▸ Description of the task:
Only the lines with "asynchronous" in the entries below belong in the answer; please copy them.

[Records supplied]

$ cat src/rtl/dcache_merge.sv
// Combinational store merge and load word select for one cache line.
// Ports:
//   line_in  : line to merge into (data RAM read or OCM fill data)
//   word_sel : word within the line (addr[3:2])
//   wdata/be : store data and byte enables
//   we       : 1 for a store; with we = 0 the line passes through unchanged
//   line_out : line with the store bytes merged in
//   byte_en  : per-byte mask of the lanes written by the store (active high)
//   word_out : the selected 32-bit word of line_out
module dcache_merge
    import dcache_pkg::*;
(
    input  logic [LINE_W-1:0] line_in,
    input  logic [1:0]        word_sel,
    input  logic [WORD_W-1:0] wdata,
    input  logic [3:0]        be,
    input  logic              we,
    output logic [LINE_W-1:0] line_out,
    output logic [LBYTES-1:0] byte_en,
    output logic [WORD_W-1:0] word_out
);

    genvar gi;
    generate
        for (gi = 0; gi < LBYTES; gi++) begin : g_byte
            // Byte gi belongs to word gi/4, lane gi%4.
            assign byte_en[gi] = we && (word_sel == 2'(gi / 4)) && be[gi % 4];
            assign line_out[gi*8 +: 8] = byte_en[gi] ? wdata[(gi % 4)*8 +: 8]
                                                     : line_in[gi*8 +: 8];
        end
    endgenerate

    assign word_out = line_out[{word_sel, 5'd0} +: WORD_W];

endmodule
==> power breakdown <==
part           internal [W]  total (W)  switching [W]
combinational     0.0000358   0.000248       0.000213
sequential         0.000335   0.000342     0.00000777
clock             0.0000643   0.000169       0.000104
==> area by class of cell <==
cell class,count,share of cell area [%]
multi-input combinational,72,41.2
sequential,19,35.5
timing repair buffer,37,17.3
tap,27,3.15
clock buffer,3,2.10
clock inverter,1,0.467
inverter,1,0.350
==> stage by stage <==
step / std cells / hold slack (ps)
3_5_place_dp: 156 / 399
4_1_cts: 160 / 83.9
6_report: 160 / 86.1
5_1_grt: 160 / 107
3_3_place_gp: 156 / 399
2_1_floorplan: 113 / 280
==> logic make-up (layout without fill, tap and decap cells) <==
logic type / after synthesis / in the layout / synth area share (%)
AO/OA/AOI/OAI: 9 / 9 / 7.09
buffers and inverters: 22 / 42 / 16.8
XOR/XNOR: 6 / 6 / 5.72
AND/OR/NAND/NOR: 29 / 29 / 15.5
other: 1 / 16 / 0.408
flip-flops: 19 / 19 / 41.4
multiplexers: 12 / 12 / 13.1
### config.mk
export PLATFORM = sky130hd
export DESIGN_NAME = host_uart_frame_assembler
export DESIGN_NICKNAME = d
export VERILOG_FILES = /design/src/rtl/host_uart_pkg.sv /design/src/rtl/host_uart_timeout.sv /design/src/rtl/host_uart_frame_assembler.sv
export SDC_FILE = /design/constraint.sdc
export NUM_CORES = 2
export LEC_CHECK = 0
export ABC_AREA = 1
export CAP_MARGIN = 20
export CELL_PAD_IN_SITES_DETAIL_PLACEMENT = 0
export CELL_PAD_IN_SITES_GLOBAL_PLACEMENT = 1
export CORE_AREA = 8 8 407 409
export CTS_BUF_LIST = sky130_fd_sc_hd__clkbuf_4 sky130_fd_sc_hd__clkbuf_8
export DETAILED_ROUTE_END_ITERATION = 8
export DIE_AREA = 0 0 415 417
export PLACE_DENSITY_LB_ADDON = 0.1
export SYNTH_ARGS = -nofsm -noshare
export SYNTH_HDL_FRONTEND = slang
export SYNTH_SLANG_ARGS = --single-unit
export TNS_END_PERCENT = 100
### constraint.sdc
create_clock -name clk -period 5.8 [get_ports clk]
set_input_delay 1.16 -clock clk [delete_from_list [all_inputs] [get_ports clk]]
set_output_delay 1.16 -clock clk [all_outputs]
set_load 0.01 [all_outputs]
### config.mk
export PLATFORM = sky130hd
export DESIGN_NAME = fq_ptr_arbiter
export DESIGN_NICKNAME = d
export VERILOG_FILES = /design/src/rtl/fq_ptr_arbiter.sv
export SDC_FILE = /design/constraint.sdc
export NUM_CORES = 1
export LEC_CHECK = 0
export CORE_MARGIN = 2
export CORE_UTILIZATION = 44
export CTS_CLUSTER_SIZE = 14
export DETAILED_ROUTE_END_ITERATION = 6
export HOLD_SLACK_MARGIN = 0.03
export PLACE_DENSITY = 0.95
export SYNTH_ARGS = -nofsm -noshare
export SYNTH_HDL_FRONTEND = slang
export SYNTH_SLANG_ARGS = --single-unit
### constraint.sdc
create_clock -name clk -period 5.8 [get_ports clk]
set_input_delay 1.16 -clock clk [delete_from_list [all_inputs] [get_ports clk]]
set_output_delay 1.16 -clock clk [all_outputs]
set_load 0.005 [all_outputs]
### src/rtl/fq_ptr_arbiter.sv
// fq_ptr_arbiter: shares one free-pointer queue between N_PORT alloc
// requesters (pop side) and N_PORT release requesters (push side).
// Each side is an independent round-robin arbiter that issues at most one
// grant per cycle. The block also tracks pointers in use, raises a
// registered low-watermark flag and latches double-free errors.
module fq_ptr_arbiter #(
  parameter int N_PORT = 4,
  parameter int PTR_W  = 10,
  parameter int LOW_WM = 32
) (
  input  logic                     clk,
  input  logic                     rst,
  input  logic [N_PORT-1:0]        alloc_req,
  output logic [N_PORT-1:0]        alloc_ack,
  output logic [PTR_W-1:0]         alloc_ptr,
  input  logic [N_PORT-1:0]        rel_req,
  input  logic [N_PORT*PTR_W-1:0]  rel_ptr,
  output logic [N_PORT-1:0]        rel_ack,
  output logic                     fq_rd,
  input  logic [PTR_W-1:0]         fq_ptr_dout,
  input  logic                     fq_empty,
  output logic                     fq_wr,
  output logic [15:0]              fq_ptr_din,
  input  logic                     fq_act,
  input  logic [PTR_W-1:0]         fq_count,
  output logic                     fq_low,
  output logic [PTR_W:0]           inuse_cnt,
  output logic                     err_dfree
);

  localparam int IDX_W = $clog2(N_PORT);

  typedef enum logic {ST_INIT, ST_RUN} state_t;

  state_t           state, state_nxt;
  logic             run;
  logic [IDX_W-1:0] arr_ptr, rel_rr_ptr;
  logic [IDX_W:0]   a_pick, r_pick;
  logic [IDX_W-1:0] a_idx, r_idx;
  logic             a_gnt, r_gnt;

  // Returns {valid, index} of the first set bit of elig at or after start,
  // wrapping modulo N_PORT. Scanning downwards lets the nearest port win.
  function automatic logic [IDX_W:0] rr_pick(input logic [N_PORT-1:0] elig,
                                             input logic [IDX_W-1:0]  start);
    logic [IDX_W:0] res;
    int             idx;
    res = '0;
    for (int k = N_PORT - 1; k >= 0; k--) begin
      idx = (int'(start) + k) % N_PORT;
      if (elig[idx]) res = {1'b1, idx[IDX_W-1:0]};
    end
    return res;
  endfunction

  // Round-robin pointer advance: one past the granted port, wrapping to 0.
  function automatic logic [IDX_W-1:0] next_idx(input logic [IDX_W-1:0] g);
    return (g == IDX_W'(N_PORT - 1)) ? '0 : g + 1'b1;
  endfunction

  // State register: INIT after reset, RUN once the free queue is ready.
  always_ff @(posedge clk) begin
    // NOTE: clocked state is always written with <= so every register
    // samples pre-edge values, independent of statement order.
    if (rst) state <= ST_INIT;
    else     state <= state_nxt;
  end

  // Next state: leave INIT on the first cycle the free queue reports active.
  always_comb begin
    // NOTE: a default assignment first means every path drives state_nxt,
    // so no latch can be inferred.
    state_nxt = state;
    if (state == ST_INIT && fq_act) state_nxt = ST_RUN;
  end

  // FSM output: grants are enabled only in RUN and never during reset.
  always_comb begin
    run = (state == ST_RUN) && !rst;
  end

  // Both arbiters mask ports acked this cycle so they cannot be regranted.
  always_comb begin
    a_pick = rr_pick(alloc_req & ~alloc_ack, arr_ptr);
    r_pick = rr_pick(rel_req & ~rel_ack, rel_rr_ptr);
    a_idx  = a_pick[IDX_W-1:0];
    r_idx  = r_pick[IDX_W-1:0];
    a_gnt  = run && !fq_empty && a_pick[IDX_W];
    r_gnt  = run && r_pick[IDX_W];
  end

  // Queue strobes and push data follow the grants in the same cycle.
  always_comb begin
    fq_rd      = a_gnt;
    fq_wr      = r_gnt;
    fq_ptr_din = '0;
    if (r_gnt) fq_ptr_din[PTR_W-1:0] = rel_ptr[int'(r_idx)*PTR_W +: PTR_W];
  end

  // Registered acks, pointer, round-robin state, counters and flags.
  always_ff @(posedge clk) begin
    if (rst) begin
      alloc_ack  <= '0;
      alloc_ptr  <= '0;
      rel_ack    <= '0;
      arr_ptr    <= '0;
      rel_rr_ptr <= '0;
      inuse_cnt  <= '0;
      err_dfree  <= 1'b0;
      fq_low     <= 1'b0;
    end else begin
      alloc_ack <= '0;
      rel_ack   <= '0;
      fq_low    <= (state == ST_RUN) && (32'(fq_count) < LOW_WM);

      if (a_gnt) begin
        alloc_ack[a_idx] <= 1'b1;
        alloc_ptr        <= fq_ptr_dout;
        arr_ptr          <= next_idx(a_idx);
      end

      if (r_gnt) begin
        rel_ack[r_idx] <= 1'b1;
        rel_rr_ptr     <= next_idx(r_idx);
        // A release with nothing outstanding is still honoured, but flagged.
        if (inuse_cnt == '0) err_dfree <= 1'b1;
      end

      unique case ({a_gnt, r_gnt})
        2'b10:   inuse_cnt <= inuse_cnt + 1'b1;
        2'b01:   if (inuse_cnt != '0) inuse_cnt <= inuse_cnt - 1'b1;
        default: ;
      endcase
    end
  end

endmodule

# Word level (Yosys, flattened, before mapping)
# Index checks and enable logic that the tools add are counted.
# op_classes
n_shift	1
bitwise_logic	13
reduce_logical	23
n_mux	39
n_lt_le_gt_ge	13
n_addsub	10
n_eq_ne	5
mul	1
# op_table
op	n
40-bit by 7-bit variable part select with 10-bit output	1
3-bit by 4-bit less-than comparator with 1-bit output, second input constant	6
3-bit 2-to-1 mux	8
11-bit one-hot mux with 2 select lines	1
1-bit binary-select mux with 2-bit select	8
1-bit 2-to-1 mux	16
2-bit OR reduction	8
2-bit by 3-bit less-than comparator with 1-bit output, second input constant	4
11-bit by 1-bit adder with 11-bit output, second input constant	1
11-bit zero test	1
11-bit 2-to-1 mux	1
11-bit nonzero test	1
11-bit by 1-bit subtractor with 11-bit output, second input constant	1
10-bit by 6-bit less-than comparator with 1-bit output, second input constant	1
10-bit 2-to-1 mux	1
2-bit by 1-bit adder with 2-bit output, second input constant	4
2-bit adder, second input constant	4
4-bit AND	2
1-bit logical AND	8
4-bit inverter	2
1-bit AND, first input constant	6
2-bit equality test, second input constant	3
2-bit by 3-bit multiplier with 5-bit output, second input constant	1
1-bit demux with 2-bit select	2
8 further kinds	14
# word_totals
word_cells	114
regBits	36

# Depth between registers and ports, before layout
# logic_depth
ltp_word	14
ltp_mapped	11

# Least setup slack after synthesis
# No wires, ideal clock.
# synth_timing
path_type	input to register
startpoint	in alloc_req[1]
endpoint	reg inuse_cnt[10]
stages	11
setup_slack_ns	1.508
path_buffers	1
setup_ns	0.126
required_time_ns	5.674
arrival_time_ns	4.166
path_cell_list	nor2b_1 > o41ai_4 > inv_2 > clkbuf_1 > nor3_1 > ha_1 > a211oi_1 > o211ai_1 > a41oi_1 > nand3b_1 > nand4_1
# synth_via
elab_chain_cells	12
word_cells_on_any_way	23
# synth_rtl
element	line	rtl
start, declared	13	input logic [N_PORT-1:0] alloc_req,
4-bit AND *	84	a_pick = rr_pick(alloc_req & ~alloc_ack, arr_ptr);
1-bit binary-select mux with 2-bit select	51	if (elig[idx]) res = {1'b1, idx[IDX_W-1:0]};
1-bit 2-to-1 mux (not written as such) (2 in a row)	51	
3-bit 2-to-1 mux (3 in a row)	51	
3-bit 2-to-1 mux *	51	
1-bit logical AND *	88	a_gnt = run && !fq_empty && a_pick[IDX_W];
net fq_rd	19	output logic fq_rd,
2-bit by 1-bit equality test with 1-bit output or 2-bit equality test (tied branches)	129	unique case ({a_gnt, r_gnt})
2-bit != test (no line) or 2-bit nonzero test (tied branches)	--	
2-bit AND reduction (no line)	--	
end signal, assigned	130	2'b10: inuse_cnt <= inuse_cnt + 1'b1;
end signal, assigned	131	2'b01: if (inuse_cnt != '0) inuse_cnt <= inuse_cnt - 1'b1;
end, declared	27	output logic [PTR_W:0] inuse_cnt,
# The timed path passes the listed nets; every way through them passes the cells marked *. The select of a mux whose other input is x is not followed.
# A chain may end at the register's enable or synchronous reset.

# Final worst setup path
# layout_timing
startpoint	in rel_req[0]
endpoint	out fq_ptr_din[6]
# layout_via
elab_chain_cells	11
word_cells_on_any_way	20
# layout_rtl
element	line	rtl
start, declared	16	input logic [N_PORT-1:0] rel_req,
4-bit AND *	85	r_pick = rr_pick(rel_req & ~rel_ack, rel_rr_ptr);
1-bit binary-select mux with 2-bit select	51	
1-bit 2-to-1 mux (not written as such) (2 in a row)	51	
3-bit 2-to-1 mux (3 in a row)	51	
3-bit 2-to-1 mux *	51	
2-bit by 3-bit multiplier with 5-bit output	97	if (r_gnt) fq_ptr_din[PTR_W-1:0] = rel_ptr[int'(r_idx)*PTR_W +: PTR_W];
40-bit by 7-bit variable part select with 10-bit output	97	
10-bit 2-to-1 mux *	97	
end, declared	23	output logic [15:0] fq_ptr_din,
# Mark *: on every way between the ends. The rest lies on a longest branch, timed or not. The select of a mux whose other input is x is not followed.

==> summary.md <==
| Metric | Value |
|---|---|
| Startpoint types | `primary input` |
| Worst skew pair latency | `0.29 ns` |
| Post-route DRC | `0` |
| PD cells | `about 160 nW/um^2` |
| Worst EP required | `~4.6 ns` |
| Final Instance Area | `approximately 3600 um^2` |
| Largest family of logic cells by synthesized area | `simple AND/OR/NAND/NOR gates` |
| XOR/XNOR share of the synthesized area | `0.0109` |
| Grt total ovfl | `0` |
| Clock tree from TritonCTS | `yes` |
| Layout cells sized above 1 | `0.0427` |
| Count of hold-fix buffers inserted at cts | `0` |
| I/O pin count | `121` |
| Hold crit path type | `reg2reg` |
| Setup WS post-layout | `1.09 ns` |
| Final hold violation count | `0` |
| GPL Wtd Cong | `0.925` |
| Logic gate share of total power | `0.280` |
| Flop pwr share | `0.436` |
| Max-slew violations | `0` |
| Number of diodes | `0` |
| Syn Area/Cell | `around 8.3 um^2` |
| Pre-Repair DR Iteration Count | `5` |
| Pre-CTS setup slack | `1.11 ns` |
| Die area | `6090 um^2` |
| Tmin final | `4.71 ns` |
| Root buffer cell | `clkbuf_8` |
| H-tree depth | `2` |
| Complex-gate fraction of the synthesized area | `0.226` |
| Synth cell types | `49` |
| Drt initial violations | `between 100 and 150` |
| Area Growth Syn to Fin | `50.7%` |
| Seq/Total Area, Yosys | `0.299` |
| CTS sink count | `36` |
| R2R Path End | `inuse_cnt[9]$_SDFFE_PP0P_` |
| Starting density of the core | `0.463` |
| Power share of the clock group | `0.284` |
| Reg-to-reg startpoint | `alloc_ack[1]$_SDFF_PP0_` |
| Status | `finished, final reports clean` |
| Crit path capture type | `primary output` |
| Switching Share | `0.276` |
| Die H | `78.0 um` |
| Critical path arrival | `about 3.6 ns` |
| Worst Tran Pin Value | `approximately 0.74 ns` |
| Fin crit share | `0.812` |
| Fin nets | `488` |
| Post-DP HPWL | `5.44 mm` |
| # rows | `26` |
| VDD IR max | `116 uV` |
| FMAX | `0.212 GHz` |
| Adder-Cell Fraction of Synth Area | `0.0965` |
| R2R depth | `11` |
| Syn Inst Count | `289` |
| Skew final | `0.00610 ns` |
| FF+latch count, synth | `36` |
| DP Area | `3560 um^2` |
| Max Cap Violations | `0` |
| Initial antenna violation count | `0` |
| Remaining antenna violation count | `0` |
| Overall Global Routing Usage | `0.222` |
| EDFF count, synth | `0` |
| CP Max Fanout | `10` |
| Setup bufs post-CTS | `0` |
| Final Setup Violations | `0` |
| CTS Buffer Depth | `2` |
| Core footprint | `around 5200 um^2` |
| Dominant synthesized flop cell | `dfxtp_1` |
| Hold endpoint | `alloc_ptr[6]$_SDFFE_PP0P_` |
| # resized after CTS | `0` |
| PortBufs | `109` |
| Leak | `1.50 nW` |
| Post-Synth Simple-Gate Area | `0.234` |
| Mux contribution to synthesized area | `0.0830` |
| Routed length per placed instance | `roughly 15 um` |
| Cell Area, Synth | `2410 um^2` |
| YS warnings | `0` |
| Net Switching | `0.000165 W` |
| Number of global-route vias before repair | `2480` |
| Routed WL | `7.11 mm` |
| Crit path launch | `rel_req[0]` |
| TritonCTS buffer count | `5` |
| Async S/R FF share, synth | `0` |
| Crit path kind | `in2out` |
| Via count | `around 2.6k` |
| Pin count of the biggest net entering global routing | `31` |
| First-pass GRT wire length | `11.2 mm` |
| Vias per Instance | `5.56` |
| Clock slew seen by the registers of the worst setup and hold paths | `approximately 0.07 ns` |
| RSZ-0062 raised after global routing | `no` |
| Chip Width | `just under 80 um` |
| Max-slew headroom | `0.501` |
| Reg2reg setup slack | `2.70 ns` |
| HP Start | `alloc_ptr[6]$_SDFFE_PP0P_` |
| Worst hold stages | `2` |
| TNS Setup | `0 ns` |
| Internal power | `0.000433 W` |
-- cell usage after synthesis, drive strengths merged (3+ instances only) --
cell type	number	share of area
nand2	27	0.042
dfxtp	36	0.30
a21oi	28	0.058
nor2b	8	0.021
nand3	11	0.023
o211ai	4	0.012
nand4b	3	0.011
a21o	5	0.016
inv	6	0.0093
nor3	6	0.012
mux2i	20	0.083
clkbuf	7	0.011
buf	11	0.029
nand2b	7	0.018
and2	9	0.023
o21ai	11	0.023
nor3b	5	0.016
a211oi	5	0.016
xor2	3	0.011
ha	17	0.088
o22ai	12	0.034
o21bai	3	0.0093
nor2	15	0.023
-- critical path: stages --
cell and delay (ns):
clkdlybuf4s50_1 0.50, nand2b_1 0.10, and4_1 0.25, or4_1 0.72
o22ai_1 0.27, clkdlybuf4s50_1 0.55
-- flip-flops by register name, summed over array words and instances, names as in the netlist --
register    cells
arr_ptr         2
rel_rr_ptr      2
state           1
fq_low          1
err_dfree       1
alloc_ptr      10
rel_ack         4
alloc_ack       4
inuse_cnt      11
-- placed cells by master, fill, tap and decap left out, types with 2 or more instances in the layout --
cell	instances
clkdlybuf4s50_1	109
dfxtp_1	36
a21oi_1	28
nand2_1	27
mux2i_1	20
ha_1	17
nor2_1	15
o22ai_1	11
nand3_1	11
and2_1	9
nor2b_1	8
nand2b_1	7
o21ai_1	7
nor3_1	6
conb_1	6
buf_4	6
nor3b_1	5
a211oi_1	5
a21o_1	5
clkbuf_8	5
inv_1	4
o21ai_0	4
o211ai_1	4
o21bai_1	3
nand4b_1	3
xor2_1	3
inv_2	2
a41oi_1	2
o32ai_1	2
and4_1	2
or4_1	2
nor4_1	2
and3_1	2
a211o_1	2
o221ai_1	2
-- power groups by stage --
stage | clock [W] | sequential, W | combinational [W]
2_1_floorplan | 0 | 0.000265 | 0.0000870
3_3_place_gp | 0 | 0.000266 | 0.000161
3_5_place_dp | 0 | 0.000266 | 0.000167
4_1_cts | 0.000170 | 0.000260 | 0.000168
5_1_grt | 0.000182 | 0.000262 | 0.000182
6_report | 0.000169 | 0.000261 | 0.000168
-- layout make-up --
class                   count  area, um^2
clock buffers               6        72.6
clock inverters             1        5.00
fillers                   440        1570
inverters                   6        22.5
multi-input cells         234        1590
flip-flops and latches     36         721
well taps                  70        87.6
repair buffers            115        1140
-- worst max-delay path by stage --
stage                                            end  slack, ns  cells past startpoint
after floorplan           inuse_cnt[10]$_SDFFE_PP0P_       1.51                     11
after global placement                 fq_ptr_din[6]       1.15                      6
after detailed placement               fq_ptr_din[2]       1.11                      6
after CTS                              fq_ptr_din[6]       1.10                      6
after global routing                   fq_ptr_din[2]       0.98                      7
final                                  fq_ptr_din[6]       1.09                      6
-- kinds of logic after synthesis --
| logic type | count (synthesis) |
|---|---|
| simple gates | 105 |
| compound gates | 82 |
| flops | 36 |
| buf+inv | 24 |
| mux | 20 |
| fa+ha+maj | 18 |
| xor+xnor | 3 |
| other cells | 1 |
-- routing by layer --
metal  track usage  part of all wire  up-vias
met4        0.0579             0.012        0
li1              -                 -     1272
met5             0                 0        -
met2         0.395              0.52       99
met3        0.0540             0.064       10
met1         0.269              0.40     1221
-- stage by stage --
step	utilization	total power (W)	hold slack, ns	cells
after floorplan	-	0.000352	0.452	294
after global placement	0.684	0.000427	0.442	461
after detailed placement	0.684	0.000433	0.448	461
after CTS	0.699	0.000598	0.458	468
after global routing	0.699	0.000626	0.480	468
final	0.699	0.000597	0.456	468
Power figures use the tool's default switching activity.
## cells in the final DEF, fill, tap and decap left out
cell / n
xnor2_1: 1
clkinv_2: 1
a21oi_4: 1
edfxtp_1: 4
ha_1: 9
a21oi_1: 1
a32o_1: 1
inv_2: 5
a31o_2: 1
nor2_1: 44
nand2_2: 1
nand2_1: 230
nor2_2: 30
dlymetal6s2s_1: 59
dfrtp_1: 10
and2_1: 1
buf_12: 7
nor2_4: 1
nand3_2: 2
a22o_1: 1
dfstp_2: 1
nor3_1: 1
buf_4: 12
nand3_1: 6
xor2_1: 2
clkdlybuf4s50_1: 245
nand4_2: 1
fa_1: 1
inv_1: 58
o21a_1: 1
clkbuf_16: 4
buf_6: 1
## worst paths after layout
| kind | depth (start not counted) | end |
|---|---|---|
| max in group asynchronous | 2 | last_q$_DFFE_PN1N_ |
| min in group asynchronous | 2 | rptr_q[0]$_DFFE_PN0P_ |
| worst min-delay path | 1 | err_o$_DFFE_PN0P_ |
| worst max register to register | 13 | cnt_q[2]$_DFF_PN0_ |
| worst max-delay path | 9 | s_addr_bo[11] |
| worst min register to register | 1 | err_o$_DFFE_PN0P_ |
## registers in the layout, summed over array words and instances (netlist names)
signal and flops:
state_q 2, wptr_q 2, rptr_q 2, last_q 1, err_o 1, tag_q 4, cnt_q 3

[/Records supplied]

▸ Written response:
| max in group asynchronous | 2 | last_q$_DFFE_PN1N_ |
| min in group asynchronous | 2 | rptr_q[0]$_DFFE_PN0P_ |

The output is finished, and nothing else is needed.